L’emersione delle competenze

L’emersione delle competenze

19 Novembre 2023 0 Di giuseppe perpiglia

Il panorama del sistema scolastico italiano è nettamente dominato dalle competenze. In sede di programmazione a qualsiasi livello, ogni Consiglio di classe ed ogni docente si attiva per favorire l’acquisizione delle competenze, siano esse disciplinari o trasversali.

La competenza è un oggetto che possiamo tranquillamente definire come un necessario ed immancabile trait d’union tra la scuola e la società. Le competenze devono rappresentare, per i ragazzi, gli strumenti necessari e sufficienti per capire il contesto socio-economico in cui vivono, per sfruttarlo al meglio e, se reputato necessario, per migliorarlo.

Le competenze, però, non si acquisiscono soltanto e necessariamente a scuola.

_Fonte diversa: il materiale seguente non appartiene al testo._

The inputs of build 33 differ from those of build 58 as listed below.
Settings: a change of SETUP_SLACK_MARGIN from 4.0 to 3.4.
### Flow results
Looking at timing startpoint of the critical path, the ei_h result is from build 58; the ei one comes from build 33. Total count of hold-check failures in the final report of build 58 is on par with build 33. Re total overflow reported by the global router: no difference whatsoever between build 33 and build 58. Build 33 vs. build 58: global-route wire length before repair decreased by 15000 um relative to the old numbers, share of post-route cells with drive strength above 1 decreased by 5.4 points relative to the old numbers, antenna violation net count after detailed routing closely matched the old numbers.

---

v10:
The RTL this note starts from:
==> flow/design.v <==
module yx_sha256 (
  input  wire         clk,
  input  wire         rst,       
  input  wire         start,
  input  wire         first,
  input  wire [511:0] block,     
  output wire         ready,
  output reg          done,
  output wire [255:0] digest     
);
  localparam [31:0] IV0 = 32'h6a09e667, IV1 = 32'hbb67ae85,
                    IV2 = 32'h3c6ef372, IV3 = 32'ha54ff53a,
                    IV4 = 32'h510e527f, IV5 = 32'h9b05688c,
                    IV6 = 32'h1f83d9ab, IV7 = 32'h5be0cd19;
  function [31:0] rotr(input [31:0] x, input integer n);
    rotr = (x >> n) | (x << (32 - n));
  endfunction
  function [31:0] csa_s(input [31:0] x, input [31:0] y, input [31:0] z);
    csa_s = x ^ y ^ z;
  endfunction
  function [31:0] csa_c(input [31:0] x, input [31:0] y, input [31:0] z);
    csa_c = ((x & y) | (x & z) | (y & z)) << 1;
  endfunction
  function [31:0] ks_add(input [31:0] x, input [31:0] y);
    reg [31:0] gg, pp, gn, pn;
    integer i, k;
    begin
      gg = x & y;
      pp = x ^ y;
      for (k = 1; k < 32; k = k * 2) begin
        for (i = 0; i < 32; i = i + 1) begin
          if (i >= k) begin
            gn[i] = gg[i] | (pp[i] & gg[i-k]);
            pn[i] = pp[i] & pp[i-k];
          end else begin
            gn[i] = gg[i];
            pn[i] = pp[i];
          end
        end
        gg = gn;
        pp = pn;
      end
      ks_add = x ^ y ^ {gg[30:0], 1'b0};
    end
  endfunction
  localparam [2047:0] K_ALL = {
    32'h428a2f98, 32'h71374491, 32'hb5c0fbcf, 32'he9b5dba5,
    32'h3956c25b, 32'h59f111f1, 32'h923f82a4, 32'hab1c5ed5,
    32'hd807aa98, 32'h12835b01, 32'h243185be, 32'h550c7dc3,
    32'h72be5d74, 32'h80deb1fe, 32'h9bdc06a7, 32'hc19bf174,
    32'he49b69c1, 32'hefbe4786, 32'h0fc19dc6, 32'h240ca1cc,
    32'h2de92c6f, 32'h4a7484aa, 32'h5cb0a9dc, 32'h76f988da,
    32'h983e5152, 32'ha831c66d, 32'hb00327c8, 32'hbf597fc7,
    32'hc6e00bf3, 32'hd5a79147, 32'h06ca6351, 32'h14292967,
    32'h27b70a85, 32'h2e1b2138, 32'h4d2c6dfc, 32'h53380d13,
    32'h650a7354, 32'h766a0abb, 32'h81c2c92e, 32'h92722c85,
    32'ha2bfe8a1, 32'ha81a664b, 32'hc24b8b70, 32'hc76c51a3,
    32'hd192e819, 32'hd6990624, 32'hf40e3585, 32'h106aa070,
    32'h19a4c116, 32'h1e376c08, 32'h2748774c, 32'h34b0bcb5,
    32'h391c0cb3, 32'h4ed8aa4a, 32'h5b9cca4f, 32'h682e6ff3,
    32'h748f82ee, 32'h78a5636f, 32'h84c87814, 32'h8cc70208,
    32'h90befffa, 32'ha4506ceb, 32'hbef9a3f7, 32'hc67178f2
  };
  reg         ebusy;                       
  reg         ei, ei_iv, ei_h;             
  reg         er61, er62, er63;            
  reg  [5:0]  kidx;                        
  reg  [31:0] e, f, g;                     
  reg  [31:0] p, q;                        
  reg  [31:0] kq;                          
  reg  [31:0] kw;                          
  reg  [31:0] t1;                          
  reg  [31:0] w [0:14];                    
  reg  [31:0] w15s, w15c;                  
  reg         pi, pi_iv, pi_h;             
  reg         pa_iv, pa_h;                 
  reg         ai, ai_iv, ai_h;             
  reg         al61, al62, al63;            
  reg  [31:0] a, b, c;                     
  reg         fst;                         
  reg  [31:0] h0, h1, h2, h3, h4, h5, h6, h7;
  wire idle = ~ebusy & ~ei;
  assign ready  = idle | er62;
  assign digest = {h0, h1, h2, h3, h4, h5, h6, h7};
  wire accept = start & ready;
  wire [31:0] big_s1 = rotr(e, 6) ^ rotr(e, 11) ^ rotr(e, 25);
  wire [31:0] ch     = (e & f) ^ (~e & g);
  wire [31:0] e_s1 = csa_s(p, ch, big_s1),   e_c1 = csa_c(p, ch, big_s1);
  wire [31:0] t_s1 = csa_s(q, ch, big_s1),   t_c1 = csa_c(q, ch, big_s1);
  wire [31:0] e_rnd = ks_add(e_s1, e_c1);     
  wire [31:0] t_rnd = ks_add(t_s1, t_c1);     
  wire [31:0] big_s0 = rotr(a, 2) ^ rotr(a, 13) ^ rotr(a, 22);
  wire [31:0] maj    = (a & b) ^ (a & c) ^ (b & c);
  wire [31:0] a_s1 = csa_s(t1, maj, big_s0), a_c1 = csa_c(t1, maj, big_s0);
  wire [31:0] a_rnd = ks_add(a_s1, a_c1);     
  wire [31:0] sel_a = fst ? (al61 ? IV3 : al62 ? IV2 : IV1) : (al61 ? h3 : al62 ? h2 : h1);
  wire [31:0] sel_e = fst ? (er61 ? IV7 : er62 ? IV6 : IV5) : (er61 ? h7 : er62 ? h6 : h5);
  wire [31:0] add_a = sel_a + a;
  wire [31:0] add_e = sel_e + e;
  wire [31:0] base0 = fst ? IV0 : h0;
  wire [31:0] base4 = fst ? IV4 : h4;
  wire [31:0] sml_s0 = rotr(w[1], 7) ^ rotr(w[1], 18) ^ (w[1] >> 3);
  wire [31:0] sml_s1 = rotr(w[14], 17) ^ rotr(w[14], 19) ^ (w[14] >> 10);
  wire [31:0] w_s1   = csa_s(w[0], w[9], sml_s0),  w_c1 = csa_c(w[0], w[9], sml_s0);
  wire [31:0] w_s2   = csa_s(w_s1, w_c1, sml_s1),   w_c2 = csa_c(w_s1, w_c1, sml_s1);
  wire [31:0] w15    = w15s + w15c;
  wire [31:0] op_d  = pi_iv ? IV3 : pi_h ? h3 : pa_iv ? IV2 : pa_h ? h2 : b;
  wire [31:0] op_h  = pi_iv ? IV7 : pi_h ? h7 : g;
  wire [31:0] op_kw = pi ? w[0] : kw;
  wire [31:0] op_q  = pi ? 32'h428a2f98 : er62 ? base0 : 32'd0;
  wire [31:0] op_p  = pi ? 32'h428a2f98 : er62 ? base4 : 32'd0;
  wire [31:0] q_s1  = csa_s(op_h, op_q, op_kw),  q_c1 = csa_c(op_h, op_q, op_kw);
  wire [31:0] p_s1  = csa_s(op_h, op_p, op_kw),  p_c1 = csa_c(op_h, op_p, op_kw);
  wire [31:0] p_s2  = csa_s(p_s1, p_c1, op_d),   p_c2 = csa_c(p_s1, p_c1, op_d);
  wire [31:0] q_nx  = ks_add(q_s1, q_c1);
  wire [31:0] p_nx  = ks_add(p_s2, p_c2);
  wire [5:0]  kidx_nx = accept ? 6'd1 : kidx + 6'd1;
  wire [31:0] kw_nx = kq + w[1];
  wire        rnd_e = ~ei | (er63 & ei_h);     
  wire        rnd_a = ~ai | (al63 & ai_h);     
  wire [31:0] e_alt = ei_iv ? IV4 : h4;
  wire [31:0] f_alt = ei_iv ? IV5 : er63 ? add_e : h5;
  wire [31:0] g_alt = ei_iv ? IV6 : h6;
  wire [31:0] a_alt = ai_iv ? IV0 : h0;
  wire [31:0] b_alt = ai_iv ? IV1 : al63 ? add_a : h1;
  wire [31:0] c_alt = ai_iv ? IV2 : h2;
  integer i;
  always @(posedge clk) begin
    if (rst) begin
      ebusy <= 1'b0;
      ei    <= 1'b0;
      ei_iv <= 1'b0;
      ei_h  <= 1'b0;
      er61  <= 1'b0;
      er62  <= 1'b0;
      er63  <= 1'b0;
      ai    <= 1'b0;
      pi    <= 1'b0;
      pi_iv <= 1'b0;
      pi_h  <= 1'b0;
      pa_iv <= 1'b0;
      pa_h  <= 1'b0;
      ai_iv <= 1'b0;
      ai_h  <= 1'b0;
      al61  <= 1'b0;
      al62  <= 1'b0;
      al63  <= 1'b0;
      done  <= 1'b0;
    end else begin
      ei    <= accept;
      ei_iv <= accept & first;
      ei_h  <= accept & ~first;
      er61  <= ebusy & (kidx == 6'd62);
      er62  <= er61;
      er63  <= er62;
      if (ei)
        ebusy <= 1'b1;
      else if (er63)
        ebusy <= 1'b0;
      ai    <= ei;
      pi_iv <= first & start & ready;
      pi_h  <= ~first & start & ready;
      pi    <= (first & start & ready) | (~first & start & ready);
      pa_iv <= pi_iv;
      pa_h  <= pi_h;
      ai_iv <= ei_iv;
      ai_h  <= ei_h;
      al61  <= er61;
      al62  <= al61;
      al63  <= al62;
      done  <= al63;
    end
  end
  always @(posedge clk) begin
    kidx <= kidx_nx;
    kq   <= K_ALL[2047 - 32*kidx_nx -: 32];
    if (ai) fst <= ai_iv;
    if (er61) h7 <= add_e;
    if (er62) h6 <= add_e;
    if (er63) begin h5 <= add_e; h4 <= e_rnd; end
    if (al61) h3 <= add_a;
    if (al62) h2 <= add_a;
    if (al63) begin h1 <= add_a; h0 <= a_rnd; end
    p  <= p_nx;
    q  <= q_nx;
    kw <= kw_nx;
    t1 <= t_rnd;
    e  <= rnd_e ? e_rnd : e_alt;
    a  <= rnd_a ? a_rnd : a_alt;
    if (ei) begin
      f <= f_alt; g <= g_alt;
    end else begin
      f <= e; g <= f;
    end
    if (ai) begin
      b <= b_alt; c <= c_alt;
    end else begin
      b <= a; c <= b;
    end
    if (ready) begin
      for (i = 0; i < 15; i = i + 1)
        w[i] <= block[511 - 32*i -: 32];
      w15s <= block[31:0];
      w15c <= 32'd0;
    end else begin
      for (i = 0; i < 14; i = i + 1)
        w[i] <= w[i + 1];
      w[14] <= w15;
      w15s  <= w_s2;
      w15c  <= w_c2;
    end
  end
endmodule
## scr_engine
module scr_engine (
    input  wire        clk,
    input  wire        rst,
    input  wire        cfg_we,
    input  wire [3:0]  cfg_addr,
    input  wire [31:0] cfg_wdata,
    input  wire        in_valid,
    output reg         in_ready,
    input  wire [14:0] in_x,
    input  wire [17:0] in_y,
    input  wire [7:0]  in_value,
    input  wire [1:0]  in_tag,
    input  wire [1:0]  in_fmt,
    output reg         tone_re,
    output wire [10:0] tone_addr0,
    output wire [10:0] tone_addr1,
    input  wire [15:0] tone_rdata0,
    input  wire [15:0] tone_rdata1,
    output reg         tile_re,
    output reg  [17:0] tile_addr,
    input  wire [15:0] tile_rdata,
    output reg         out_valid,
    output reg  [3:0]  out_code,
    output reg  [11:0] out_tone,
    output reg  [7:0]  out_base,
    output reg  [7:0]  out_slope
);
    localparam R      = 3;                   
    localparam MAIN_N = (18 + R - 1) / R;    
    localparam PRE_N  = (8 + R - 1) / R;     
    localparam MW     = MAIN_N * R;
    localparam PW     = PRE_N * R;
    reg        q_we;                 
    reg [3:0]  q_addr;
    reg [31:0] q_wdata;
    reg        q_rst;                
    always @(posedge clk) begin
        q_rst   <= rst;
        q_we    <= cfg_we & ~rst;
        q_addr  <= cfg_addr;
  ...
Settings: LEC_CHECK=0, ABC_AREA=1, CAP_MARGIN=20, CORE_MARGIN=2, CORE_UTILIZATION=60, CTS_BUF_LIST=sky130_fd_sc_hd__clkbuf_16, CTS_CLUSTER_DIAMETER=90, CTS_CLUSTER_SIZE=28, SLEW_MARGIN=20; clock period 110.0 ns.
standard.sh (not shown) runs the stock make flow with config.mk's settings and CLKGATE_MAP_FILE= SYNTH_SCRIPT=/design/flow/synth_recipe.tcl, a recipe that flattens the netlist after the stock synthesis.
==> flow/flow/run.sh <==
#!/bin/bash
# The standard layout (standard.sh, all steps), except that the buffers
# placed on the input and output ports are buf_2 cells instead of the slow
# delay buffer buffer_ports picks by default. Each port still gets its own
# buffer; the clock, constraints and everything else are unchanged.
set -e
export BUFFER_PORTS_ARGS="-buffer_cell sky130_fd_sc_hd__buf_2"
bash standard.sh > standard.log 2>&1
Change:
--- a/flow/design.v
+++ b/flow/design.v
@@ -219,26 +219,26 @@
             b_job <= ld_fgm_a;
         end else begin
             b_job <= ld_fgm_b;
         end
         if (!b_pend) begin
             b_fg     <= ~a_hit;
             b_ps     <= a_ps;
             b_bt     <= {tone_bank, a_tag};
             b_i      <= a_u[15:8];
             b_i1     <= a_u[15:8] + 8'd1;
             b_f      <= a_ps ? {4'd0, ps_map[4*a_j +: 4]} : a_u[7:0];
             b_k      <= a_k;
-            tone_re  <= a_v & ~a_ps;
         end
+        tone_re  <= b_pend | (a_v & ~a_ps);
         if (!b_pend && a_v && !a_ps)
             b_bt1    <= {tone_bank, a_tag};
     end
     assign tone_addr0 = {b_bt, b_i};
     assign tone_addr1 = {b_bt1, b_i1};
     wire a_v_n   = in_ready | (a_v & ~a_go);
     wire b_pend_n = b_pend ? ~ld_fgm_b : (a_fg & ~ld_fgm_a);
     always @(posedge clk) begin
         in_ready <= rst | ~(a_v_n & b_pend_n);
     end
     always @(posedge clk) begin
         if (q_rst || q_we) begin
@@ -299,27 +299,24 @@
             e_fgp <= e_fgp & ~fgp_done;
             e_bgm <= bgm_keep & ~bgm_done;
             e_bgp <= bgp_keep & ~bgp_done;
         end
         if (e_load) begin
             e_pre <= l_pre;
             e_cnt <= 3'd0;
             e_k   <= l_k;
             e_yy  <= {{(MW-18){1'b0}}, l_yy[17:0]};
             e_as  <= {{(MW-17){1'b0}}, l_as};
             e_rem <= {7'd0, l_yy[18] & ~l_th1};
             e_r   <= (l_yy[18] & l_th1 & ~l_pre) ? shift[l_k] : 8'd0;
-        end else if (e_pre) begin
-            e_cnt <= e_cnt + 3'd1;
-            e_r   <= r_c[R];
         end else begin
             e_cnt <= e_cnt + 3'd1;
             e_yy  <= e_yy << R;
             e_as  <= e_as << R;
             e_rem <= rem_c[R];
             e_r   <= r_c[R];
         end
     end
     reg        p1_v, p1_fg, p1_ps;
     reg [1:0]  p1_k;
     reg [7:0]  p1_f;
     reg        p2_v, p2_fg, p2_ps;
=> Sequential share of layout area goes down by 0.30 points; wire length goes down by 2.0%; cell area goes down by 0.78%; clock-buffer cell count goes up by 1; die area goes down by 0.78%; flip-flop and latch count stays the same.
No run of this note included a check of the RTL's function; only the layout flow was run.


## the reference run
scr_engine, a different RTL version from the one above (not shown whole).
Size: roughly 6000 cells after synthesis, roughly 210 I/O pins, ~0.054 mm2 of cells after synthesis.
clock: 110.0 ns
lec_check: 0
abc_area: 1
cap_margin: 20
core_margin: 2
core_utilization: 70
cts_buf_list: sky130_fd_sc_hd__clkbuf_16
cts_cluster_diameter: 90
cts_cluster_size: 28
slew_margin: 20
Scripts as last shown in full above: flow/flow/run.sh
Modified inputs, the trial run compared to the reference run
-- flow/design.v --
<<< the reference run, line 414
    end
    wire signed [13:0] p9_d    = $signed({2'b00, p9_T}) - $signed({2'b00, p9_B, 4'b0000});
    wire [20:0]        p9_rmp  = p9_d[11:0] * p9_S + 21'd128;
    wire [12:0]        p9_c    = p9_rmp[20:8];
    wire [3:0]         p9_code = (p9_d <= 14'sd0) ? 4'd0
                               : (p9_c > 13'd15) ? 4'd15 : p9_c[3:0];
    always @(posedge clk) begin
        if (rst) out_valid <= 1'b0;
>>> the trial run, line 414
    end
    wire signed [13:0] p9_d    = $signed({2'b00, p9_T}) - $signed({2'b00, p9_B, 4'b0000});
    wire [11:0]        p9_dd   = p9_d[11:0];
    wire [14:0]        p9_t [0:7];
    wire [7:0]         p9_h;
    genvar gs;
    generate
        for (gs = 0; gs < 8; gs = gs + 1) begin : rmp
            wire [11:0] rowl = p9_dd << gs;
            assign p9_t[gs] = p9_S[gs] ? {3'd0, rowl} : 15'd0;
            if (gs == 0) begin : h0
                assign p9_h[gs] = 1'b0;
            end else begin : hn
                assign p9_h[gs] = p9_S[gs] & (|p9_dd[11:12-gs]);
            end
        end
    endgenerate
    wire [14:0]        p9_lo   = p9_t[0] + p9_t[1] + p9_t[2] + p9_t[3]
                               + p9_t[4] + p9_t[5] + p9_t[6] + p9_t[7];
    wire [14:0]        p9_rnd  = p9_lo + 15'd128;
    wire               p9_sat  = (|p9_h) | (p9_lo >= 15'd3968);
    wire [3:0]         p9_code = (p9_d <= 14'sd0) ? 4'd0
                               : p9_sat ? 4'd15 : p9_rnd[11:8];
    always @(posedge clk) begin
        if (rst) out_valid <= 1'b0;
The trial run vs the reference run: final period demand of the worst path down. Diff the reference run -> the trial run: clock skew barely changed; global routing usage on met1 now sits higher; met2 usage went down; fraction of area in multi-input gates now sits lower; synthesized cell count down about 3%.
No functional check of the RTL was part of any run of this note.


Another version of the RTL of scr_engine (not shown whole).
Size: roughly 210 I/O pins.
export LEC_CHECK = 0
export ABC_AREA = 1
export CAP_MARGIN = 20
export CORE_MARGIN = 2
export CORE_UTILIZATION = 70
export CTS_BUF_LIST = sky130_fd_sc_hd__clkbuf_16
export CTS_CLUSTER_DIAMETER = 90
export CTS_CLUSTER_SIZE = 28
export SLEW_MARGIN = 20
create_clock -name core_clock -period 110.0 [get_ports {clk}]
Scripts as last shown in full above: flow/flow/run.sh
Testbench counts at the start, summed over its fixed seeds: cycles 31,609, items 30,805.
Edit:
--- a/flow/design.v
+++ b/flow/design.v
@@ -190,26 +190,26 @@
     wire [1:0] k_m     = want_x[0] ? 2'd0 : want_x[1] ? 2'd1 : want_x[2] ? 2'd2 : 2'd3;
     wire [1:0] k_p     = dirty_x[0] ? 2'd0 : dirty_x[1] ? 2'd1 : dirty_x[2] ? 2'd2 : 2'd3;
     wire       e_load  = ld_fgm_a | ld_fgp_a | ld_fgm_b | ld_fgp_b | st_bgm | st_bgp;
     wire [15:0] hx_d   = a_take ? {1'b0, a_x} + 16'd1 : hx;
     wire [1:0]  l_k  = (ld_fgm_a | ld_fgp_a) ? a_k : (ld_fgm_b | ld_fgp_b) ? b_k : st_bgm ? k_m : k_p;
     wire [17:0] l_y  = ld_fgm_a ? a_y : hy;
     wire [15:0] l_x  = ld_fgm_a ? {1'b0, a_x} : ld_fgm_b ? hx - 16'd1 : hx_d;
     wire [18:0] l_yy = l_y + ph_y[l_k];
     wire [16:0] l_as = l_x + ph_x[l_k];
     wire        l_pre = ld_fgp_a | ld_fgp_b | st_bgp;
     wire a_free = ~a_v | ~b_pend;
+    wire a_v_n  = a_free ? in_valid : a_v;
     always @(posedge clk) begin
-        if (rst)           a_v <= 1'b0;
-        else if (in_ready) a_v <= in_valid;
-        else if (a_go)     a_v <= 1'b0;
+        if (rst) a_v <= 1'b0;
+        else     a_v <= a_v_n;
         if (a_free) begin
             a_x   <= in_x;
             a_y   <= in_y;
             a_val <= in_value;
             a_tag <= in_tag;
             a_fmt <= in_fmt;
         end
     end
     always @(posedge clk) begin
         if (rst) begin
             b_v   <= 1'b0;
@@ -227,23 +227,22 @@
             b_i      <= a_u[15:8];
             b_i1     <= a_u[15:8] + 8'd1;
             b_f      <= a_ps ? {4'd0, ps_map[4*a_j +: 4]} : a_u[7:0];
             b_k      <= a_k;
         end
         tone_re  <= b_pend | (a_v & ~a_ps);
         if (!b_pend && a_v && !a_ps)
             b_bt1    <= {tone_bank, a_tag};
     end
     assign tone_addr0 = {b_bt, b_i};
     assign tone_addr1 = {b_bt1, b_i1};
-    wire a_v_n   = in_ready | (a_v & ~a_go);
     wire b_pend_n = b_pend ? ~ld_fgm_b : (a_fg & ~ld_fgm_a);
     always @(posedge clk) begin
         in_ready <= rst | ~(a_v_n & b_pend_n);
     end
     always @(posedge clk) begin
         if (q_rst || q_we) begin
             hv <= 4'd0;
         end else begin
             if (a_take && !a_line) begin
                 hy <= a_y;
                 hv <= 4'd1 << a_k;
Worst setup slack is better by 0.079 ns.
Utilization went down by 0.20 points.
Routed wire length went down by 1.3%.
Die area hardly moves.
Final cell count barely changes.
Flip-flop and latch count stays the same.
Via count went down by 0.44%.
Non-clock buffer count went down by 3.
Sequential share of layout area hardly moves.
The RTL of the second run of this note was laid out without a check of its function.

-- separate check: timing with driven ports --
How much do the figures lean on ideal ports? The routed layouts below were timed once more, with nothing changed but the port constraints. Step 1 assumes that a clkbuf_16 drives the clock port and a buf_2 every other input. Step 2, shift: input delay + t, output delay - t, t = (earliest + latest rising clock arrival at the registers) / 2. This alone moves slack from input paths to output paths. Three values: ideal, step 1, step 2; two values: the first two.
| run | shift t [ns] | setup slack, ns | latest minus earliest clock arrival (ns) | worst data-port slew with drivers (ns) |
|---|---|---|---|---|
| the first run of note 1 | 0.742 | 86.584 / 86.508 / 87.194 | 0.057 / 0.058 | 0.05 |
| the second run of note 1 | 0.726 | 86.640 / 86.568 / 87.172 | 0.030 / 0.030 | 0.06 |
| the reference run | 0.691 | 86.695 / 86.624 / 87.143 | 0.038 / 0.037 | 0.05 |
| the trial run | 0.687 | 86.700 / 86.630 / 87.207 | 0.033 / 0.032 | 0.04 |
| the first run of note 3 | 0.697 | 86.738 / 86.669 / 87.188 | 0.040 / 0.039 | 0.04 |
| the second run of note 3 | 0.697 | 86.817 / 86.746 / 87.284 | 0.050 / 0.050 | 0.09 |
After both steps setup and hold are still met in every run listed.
This design comes from an exercise in tuning for small area, a short achievable clock period and few clock cycles per item on the open sky130 flow, not from production work. Where RTL was checked, it was by simulation tests only, not by an equivalence proof against the original.

## cell_check
module cell_check (
    input  wire        clk,
    input  wire        rst,
    input  wire        in_valid,
    output wire        in_ready,
    input  wire [31:0] in_data,      
    input  wire [3:0]  in_stream,    
    output reg         res_valid,    
    output reg  [1:0]  res_kind,     
    output reg  [3:0]  res_stream,
    output reg  [15:0] res_lost      
);
    localparam [31:0] POLY_R = 32'hEDB8_8320;    
    localparam [31:0] HC     = 32'h76AD_8866;
    function [31:0] crc_shift32;
        input [31:0] x;
        reg t32, t33, t34, t35, t36, t37, t38, t39, t40, t41, t42, t43, t44, t45, t46, t47, t48, t49, t50, t51, t52, t53, t54, t55, t56, t57, t58, t59, t60, t61, t62, t63, t64, t65, t66, t67, t68, t69, t70, t71, t72, t73, t74, t75, t76, t77, t78, t79, t80, t81, t82, t83, t84, t85, t86, t87, t88, t89, t90, t91, t92, t93, t94, t95, t96, t97, t98, t99, t100, t101, t102;
        begin
            t32 = x[2] ^ x[7];
            t33 = x[0] ^ x[22];
            t34 = x[3] ^ x[6];
            t35 = x[1] ^ x[23];
            t36 = x[4] ^ t33;
            t37 = x[16] ^ x[28];
            t38 = x[11] ^ x[25];
            t39 = x[24] ^ x[30];
            t40 = x[17] ^ x[29];
            t41 = x[18] ^ x[26];
            t42 = x[5] ^ x[31];
            t43 = x[19] ^ x[27];
            t44 = x[14] ^ x[15];
            t45 = x[12] ^ x[13];
            t46 = x[9] ^ x[10];
            t47 = x[5] ^ x[8];
            t48 = x[20] ^ t32;
            t49 = x[3] ^ x[21];
            t50 = t39 ^ t40;
            t51 = x[23] ^ t37;
            t52 = x[7] ^ x[25];
            t53 = x[4] ^ x[11];
            t54 = x[21] ^ t34;
            t55 = x[30] ^ t43;
            t56 = x[13] ^ t41;
            t57 = x[27] ^ t38;
            t58 = t35 ^ t43;
            t59 = x[24] ^ t47;
            t60 = x[0] ^ t45;
  ...
clock: 8.0 ns
lec_check: 0
cap_margin: 20
core_margin: 2
core_utilization: 40
slew_margin: 20
standard.sh (not shown) runs the stock make flow with config.mk's settings and CLKGATE_MAP_FILE= SYNTH_SCRIPT=/design/flow/synth_recipe.tcl, a recipe that flattens the netlist after the stock synthesis.
==> flow/flow/run.sh <==
#!/bin/bash
# Standard layout, with the timing repair aimed further below the clock period
# than the 5 ns SETUP_SLACK_MARGIN allows in config.mk, plain buffers on the
# ports and the clock tree settings below. Make's own output goes to make.log;
# each ORFS step writes its log under orfs/logs/.
set -euo pipefail
bash standard.sh 'BUFFER_PORTS_ARGS=-buffer_cell sky130_fd_sc_hd__buf_4' \
    'CTS_ARGS=-sink_clustering_enable -repair_clock_nets -sink_clustering_size 28 -sink_clustering_max_diameter 70 -buf_list sky130_fd_sc_hd__clkbuf_16 -dont_use_dummy_load' \
    SETUP_SLACK_MARGIN=5.45 finish > make.log 2>&1
Testbench counts at the start, summed over its fixed seeds: cycles 89,624, cells 1,280.
Change:
--- a/flow/design.v
+++ b/flow/design.v
@@ -223,21 +223,21 @@
         end else if (upd) begin
             lseq  <= nseq;
             lsync <= 1'b1;
             dirty <= 1'b1;
         end else if (fetch) begin
             lseq  <= ring[15][15:0];
             lsync <= ring[15][16];
             lid   <= cs;
         end else if (hit)
             dirty <= 1'b0;
-        if (st == S_PRE) begin
+        if (st == S_W1 && in_valid) begin
             cs   <= in_stream;
             seq  <= {acc[7:0], in_data[31:24]};
             idle <= (acc[31:28] == 4'd0);
         end
         res_valid  <= dec2 & ~rst;
         res_kind   <= idle ? (ok_a ? 2'd1 : 2'd3) : (ok_a ? 2'd0 : (ok_b ? 2'd2 : 2'd3));
         res_stream <= cs;
         res_lost   <= kind2 ? (seq - lseq) : 16'd0;
     end
 endmodule
Effect: The changed run passed the timing, DRC and antenna checks. Global-route usage is higher by 0.14 points. Routed wire length is higher by a few percent. Sequential share of layout area is lower by 0.37 points.
Only the layout flow was run in the second run of this note; the RTL was not checked for function there.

Ogni accadimento della vita di relazione, infatti, è possibile fonte di parziale acquisizione e potenziamento, in modo cosciente o meno, di competenze. Si parla di apprendimento formale, informale e non formale e la scuola si occupa solo del primo. Le altre due modalità, però, incidono in modo sostanziale sulla formazione di ogni individuo.

Altra variabile, infine, che non è possibile sottovalutare è l’unicità precipua di ogni persona rispetto a tutte le altre. Ogni individuo rappresenta una sintesi di molteplici istanze, una fusione unica di pregi e difetti, potenzialità, capacità e criticità.

La scuola deve occuparsi, non di un teorico quanto inesistente alunno standard, bensì di quel determinato ragazzo che vive in quel determinato contesto in quel determinato momento storico. E su questo ragazzo deve concentrarsi perché possa realizzarsi il “pieno sviluppo della persona umana” richiesto dall’art. 3 della Costituzione.

Scuola, famiglia e società dovrebbero collaborare attivamente per raggiungere questo ambizioso traguardo.  In particolare la scuola non può più continuare ad arroccarsi nella sua torre d’avorio ma deve lasciarsi positivamente inquinare dal contesto socio-economico e collaborare pro-attivamente ed efficacemente con la famiglia.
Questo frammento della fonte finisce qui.